Task
All of the records are to be copied out exactly, with nothing left out.
※
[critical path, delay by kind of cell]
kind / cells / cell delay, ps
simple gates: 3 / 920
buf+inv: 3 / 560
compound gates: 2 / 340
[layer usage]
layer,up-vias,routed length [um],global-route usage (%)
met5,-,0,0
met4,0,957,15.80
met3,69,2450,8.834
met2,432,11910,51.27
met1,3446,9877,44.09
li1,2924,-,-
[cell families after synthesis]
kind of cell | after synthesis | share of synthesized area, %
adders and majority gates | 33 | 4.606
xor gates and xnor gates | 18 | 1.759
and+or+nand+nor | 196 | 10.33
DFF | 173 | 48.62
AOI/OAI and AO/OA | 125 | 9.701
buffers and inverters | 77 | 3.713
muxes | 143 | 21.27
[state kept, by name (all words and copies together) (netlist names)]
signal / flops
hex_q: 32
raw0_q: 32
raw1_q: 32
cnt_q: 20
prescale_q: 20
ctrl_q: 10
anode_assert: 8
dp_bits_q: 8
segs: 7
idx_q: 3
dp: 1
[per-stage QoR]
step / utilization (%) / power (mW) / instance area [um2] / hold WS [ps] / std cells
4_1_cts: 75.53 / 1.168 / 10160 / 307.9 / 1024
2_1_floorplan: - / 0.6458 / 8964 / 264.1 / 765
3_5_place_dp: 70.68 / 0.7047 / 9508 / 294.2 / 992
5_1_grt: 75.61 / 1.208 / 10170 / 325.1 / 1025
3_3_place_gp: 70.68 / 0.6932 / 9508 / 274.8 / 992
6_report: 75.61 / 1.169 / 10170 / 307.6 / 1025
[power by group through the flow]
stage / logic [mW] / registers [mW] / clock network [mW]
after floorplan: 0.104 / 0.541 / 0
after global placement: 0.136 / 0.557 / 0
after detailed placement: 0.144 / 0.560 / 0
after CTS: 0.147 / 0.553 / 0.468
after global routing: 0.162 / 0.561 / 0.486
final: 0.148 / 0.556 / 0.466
※
Written solution
[critical path, delay by kind of cell]
kind / cells / cell delay, ps
simple gates: 3 / 920
buf+inv: 3 / 560
compound gates: 2 / 340
[layer usage]
layer,up-vias,routed length [um],global-route usage (%)
met5,-,0,0
met4,0,957,15.80
met3,69,2450,8.834
met2,432,11910,51.27
met1,3446,9877,44.09
li1,2924,-,-
[cell families after synthesis]
kind of cell | after synthesis | share of synthesized area, %
adders and majority gates | 33 | 4.606
xor gates and xnor gates | 18 | 1.759
and+or+nand+nor | 196 | 10.33
DFF | 173 | 48.62
AOI/OAI and AO/OA | 125 | 9.701
buffers and inverters | 77 | 3.713
muxes | 143 | 21.27
[state kept, by name (all words and copies together) (netlist names)]
signal / flops
hex_q: 32
raw0_q: 32
raw1_q: 32
cnt_q: 20
prescale_q: 20
ctrl_q: 10
anode_assert: 8
dp_bits_q: 8
segs: 7
idx_q: 3
dp: 1
[per-stage QoR]
step / utilization (%) / power (mW) / instance area [um2] / hold WS [ps] / std cells
4_1_cts: 75.53 / 1.168 / 10160 / 307.9 / 1024
2_1_floorplan: - / 0.6458 / 8964 / 264.1 / 765
3_5_place_dp: 70.68 / 0.7047 / 9508 / 294.2 / 992
5_1_grt: 75.61 / 1.208 / 10170 / 325.1 / 1025
3_3_place_gp: 70.68 / 0.6932 / 9508 / 274.8 / 992
6_report: 75.61 / 1.169 / 10170 / 307.6 / 1025
[power by group through the flow]
stage / logic [mW] / registers [mW] / clock network [mW]
after floorplan: 0.104 / 0.541 / 0
after global placement: 0.136 / 0.557 / 0
after detailed placement: 0.144 / 0.560 / 0
after CTS: 0.147 / 0.553 / 0.468
after global routing: 0.162 / 0.561 / 0.486
final: 0.148 / 0.556 / 0.466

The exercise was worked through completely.